===== PROVIDED INFORMATION =====
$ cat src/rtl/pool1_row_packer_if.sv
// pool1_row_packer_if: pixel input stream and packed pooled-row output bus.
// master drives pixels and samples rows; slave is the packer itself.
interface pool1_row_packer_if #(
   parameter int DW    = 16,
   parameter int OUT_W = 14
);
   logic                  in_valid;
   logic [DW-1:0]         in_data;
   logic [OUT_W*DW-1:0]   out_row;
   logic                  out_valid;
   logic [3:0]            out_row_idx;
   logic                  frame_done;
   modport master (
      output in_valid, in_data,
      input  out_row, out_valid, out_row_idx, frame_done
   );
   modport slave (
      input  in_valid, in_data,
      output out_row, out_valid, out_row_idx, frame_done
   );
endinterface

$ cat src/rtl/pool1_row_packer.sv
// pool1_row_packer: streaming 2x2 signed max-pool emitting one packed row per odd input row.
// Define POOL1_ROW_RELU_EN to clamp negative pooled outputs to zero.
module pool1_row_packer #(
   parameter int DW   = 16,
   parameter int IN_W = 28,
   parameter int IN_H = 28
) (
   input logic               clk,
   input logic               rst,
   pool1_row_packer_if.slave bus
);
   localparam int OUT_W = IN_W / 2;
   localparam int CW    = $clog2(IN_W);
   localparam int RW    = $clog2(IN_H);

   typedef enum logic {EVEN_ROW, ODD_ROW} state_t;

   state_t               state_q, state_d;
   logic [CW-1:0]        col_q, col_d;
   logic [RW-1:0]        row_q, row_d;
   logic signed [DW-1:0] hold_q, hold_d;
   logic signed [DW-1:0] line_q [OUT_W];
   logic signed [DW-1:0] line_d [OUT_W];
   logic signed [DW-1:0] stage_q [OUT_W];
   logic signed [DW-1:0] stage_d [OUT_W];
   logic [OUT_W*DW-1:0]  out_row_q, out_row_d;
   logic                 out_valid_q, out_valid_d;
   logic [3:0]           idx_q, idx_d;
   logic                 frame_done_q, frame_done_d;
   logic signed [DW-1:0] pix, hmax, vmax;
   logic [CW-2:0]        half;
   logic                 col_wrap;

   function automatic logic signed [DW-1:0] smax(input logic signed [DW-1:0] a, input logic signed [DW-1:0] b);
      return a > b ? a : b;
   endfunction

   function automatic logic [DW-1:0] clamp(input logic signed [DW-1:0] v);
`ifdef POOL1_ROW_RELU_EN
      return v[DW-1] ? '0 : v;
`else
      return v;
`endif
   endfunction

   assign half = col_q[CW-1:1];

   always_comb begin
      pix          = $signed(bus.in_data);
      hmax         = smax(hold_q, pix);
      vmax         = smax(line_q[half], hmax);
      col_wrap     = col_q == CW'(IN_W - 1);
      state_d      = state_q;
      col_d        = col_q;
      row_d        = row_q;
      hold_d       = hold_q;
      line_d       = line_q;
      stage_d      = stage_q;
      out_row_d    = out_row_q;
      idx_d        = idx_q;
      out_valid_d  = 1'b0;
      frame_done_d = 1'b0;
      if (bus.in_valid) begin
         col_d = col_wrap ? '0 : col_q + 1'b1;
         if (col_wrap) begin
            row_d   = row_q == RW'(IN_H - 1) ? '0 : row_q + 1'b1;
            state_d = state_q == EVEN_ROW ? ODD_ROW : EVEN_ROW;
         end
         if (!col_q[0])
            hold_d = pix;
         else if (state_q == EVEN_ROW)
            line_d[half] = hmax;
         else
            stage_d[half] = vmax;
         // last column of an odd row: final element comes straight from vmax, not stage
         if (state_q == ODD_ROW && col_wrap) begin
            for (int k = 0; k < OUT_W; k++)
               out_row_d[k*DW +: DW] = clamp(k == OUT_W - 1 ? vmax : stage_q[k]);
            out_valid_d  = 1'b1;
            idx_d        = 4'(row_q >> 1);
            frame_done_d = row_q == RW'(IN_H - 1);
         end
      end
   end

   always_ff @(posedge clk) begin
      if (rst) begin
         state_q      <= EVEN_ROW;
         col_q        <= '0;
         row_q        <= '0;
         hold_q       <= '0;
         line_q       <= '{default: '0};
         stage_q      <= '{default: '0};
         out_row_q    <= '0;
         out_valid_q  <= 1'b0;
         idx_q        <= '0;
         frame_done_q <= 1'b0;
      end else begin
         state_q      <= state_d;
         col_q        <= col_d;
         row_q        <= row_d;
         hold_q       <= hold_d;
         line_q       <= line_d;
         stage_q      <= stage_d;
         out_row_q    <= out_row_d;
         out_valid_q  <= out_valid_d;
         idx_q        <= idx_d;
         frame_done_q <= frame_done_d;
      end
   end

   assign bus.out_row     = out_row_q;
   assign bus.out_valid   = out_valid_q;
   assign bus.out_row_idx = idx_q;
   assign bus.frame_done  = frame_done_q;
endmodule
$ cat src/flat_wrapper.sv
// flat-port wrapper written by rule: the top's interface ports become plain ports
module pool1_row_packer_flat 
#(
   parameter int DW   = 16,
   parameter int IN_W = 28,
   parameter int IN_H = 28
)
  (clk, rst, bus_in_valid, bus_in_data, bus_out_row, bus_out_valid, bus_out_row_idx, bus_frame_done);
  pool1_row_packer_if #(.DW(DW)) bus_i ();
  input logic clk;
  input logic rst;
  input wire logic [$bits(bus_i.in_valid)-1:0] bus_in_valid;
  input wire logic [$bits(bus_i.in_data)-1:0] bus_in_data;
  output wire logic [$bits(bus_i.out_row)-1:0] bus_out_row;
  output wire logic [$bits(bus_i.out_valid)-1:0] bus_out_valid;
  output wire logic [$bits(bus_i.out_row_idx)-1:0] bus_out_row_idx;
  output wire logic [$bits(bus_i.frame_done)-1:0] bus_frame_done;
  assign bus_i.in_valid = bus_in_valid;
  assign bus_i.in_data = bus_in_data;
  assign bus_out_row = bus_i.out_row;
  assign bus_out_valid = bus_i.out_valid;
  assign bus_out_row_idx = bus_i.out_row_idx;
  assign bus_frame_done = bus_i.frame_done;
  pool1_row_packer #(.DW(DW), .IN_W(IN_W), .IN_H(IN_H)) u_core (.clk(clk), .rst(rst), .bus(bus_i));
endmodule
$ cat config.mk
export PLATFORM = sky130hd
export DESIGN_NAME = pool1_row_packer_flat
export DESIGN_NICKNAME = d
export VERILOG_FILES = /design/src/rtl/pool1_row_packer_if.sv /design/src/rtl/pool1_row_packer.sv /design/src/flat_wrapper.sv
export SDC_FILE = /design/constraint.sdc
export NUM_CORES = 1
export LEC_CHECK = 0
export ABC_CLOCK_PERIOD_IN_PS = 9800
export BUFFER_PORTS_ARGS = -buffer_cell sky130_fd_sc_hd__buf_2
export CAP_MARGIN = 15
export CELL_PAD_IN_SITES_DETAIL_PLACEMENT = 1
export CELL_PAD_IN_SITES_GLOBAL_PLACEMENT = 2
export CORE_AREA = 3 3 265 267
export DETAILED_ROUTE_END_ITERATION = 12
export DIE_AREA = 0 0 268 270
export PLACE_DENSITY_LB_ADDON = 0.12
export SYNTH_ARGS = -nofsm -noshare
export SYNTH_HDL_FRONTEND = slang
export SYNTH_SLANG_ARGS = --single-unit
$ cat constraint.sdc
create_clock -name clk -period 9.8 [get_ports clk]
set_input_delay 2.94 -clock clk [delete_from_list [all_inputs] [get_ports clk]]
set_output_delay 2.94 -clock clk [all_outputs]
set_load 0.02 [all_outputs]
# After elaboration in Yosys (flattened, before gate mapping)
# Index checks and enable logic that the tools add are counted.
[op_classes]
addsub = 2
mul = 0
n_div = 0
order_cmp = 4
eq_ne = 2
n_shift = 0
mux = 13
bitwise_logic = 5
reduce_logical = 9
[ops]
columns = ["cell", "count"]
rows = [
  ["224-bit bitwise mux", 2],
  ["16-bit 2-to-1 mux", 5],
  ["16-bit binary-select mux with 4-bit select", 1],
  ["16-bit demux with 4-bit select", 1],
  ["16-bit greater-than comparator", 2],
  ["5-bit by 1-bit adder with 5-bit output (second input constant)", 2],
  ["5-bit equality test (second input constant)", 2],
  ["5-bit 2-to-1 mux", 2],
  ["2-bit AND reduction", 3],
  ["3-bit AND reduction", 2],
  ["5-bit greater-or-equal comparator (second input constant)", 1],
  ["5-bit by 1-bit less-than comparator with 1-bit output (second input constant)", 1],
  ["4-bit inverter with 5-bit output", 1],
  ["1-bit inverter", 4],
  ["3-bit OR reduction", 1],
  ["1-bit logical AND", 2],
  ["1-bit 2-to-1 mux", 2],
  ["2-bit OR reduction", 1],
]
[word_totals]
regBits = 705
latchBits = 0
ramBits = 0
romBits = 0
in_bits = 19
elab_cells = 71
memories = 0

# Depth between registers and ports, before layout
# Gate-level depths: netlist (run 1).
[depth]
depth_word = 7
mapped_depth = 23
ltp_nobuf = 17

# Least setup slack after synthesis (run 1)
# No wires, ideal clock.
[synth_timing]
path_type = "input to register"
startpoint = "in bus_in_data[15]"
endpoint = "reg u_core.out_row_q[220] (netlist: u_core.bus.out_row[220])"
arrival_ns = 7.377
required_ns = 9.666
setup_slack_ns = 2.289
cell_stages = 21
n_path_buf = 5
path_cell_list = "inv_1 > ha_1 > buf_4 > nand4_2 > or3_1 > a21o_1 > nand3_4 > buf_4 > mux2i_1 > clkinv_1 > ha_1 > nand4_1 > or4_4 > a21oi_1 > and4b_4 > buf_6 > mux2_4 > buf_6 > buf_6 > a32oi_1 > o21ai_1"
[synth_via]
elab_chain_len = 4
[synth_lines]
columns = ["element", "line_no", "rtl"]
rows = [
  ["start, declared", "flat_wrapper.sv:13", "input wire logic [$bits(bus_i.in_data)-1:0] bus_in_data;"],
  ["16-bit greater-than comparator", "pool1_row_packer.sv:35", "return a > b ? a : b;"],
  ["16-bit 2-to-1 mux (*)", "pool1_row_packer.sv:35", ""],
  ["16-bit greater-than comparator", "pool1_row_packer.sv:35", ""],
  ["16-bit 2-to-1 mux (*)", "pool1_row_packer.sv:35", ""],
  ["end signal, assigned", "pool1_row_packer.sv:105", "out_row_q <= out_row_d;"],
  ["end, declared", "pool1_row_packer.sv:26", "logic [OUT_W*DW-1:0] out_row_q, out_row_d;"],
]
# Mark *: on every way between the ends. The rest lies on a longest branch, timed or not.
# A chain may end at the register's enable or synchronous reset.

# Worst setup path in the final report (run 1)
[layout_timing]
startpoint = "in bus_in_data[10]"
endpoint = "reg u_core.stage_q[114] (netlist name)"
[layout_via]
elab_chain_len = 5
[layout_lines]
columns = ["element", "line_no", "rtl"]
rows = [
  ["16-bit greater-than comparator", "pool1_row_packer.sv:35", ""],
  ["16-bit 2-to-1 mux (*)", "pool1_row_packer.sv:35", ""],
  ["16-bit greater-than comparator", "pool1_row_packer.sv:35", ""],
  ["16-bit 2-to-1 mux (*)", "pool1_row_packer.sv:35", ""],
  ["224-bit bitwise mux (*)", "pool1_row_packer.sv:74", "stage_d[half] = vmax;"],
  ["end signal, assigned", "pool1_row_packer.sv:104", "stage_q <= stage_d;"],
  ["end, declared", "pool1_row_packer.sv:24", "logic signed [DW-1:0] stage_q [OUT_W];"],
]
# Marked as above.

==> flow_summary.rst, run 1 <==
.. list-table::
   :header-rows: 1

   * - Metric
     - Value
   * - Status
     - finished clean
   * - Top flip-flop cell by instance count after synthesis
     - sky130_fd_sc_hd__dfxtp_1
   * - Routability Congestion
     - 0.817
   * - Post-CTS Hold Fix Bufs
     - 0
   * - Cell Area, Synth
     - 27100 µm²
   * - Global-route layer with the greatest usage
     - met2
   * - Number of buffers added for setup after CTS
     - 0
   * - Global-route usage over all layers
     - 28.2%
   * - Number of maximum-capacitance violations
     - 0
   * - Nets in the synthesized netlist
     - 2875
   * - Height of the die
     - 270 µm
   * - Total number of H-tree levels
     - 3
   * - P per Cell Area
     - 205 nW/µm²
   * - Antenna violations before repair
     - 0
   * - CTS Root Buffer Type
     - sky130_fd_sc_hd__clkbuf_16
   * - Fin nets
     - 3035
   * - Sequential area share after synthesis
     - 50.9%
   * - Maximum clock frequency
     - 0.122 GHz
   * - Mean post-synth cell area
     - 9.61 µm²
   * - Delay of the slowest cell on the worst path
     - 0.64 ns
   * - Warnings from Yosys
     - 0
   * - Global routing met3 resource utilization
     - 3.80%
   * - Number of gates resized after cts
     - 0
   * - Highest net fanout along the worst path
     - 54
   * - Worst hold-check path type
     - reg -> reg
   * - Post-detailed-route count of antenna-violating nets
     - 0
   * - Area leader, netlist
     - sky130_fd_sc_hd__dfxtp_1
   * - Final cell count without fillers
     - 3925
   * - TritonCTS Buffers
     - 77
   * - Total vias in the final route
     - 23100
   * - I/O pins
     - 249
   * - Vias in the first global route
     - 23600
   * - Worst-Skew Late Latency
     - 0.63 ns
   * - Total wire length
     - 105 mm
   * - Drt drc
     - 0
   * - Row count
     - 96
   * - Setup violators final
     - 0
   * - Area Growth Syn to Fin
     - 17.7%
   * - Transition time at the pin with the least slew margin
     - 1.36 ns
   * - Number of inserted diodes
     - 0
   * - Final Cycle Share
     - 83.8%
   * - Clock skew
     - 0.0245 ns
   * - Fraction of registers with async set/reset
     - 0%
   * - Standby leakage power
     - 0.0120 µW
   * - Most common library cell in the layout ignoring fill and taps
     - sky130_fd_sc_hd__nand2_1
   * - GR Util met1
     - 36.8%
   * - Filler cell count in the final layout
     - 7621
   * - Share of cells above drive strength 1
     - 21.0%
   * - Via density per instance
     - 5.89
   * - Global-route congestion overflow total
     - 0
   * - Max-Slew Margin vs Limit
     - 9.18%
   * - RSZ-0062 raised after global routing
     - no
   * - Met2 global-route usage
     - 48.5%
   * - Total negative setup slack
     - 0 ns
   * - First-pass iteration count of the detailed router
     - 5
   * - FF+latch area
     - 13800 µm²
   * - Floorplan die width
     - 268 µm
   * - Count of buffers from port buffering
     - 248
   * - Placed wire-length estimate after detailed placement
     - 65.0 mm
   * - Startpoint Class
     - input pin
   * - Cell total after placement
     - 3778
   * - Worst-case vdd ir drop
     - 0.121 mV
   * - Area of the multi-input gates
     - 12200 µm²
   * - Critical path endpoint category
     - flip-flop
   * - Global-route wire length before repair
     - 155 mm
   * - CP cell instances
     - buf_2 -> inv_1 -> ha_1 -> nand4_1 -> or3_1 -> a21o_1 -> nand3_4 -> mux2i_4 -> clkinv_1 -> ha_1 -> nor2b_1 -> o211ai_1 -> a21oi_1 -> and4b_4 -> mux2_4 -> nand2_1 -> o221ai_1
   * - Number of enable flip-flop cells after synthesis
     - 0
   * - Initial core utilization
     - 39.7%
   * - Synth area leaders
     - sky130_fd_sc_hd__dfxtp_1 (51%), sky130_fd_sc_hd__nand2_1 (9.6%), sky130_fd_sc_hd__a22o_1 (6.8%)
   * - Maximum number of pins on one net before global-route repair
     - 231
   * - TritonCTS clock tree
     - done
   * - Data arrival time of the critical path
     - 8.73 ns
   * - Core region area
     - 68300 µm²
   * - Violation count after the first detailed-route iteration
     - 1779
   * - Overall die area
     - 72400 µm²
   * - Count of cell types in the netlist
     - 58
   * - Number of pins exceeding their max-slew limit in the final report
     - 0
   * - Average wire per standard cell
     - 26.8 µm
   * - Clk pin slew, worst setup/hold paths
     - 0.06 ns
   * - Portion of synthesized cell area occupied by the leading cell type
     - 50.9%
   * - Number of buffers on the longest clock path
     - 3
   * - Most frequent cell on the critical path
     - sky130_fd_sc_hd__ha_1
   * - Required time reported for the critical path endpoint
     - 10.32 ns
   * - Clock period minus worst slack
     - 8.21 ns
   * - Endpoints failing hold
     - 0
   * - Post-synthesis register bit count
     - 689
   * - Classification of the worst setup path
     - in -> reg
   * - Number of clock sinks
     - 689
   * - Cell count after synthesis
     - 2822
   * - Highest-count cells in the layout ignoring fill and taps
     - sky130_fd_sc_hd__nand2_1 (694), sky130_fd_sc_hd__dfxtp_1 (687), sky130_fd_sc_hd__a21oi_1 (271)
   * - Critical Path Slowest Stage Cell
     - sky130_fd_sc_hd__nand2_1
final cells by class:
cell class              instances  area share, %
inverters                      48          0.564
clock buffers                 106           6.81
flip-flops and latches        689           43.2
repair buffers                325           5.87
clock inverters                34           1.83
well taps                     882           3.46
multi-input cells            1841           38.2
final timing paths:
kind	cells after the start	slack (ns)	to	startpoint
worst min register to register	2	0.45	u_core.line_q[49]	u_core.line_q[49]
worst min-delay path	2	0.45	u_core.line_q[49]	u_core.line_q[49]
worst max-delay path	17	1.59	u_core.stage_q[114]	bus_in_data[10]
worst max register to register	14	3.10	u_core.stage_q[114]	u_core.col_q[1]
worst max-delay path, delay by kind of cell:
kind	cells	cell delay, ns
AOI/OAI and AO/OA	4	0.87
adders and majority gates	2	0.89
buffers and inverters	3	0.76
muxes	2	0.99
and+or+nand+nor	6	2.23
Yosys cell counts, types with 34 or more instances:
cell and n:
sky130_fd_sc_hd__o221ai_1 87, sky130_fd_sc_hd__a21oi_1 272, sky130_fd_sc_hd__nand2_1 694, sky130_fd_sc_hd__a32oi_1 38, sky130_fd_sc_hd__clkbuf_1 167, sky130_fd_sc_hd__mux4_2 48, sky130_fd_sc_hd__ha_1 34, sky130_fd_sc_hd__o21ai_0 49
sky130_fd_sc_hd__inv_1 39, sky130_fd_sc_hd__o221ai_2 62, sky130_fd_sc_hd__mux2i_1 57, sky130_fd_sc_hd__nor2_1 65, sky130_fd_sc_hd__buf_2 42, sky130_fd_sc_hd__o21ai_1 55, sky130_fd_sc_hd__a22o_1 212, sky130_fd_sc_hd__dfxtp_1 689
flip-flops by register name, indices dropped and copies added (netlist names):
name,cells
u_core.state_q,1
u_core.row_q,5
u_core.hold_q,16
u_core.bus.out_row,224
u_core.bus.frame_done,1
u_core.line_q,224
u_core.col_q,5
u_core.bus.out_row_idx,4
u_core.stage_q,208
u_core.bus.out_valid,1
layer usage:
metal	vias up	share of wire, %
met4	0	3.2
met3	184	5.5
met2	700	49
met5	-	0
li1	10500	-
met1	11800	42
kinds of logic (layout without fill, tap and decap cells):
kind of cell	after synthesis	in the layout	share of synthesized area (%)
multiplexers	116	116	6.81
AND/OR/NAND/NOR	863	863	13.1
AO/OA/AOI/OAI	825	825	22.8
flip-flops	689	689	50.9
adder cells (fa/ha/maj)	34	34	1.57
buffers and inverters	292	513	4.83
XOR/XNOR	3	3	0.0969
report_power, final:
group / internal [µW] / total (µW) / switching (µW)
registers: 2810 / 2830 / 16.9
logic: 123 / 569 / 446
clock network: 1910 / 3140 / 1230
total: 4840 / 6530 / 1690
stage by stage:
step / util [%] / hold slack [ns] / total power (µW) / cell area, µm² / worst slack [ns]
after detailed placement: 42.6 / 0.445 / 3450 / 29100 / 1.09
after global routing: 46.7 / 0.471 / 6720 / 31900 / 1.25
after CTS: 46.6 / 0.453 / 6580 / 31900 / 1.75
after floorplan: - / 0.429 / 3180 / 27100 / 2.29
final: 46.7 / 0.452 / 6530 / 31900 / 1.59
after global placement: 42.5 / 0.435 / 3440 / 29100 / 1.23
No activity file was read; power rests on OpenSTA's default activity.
=====
# [WORK INSTRUCTION]
Only the lines containing "slave" are needed; pull them out of the listing.

# [RESULT OF THIS TASK]
// master drives pixels and samples rows; slave is the packer itself.
   modport slave (
   pool1_row_packer_if.slave bus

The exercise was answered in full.